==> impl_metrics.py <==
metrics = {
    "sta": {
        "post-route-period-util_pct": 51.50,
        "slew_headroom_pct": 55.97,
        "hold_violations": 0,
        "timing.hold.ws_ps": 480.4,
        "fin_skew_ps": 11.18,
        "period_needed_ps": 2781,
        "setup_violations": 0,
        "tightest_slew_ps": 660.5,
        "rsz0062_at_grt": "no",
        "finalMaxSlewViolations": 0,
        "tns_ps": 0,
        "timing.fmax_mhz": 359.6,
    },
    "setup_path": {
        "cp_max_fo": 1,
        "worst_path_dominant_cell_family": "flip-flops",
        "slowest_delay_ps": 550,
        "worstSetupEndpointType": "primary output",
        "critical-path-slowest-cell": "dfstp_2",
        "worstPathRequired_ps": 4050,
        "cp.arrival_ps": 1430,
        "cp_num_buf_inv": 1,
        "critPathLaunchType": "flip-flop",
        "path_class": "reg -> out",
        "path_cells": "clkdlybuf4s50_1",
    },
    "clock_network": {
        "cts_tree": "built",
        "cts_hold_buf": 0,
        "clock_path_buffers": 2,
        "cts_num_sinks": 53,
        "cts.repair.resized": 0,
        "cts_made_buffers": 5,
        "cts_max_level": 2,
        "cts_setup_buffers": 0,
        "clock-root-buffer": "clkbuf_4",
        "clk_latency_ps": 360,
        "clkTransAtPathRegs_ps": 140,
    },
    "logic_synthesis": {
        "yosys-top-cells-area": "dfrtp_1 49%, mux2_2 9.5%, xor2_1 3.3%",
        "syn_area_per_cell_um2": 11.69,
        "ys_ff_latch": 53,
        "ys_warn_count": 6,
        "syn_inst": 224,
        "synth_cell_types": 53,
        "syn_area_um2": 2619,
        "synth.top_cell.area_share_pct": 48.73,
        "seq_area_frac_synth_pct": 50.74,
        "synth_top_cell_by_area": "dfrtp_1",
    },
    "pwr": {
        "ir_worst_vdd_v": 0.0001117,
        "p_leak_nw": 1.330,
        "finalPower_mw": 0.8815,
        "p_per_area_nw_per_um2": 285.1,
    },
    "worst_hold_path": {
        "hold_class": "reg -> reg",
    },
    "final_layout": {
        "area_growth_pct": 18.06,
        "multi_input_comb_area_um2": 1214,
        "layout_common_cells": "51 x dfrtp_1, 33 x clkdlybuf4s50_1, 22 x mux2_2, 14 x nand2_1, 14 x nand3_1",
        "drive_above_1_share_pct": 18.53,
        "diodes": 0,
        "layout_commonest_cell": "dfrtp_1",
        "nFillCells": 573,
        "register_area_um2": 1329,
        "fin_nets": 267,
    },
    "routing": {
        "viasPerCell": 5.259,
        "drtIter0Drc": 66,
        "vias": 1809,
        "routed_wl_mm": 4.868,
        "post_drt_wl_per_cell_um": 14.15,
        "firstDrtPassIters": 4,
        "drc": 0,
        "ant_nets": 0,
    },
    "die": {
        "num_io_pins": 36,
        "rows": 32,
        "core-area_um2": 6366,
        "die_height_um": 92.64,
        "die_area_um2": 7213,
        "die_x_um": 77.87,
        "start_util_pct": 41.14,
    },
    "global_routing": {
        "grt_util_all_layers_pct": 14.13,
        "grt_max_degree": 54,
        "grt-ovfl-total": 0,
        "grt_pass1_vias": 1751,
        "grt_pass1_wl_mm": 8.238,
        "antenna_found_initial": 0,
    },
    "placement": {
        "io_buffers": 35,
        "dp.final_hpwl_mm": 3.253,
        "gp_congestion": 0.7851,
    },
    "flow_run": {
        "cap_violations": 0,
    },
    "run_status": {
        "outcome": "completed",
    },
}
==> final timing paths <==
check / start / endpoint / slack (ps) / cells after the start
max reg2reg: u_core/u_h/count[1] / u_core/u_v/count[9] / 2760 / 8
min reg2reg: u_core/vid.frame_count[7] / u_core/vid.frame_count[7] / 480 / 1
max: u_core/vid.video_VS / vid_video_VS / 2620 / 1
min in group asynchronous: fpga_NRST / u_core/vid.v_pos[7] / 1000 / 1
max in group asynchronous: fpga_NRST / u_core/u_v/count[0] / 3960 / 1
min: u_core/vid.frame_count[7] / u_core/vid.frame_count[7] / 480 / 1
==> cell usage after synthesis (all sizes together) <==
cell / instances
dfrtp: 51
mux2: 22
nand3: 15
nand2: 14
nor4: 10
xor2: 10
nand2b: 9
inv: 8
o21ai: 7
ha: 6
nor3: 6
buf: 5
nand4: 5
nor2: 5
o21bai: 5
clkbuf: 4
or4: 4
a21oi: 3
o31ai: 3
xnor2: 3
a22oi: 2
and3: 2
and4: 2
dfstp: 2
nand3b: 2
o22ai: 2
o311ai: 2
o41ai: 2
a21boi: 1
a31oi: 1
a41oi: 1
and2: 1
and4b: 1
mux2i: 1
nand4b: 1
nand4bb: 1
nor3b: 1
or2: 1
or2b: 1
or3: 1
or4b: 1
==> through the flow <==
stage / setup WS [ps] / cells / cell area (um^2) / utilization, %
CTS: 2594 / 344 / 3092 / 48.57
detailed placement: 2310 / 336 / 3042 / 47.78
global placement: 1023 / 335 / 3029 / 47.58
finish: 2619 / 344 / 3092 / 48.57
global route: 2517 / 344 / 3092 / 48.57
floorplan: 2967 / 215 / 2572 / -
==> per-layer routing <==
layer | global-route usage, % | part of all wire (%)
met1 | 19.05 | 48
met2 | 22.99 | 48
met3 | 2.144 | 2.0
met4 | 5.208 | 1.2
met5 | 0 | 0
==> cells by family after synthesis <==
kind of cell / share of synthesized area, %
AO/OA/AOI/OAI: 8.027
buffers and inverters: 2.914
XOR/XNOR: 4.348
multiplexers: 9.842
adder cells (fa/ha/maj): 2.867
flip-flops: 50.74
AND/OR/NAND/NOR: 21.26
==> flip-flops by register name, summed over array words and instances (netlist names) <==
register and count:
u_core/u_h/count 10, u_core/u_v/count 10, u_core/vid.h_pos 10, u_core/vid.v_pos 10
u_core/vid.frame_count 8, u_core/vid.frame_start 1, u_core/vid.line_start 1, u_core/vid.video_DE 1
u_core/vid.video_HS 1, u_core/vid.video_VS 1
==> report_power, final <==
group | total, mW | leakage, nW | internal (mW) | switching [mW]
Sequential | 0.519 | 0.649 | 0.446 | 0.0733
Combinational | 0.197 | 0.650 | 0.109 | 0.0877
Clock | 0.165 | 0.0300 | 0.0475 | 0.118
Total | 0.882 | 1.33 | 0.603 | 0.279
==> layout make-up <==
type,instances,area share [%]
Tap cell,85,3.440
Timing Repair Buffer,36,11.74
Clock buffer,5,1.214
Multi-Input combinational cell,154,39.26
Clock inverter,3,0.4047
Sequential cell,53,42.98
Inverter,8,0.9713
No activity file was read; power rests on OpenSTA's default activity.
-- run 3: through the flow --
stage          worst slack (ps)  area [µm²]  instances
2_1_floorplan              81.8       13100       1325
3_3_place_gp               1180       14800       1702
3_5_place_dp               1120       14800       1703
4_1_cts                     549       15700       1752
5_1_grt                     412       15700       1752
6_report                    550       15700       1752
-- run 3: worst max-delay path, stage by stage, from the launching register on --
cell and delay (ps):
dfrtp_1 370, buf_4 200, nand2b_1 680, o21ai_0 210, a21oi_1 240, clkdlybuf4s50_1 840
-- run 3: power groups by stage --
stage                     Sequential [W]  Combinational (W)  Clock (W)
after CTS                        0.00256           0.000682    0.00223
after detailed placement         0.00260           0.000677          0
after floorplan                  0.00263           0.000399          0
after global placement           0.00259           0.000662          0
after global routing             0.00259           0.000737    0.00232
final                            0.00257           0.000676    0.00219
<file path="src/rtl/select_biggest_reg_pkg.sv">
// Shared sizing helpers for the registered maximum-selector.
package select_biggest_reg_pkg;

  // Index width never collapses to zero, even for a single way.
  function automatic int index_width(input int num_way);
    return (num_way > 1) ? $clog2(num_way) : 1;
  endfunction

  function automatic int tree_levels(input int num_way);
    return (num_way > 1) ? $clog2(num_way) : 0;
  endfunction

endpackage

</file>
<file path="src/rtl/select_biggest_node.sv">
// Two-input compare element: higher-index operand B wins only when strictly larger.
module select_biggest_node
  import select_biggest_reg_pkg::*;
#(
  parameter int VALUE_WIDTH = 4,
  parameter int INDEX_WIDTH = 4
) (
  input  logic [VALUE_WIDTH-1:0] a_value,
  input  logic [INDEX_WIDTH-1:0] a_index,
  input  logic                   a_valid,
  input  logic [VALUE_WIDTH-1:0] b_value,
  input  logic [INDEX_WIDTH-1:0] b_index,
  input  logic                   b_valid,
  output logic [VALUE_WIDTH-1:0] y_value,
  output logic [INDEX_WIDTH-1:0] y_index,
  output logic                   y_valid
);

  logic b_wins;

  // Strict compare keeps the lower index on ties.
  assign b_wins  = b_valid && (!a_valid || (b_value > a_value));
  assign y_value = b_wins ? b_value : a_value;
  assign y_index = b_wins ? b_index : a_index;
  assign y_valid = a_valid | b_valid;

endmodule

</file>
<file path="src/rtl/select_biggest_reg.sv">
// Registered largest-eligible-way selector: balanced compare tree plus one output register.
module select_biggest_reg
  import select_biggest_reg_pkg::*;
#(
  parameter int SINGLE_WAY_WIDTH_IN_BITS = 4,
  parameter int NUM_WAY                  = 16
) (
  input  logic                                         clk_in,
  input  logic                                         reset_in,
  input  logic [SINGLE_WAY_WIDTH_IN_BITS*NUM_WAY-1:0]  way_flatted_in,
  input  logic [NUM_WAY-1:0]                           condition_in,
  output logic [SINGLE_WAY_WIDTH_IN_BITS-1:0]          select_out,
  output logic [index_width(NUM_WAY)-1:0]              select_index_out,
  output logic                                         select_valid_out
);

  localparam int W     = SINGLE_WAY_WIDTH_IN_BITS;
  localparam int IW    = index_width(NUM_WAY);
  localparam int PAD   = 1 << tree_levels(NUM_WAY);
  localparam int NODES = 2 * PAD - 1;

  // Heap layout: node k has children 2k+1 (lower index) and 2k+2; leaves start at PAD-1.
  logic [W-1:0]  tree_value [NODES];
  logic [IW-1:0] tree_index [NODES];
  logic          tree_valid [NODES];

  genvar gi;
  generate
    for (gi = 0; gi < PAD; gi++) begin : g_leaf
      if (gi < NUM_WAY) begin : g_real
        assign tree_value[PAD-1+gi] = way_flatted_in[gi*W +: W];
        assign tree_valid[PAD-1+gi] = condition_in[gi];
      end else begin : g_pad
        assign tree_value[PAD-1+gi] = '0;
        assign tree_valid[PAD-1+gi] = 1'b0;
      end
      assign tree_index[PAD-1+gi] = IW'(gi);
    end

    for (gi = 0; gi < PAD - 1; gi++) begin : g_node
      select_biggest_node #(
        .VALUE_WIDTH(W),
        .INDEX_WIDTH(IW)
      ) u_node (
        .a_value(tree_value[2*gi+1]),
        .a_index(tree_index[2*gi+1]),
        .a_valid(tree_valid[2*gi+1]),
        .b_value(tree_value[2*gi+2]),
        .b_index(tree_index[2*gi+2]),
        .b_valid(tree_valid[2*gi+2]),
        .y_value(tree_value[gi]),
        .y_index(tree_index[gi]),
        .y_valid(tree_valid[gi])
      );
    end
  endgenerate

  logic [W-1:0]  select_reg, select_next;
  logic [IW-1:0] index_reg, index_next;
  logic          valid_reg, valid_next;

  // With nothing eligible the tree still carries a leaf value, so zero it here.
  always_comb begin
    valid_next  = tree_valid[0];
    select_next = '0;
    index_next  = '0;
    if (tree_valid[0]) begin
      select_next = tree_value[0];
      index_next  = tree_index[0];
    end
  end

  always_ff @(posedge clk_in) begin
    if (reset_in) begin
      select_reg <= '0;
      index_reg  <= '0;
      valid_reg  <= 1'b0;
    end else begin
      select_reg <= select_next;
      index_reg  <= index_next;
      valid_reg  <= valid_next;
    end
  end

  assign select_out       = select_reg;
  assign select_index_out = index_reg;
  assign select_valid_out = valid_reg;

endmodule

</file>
::::::::
§ EXERCISE GOAL:
Count every line in the listing that holds the word "instances". Report the count and nothing else.

§ TASK SOLUTION:
4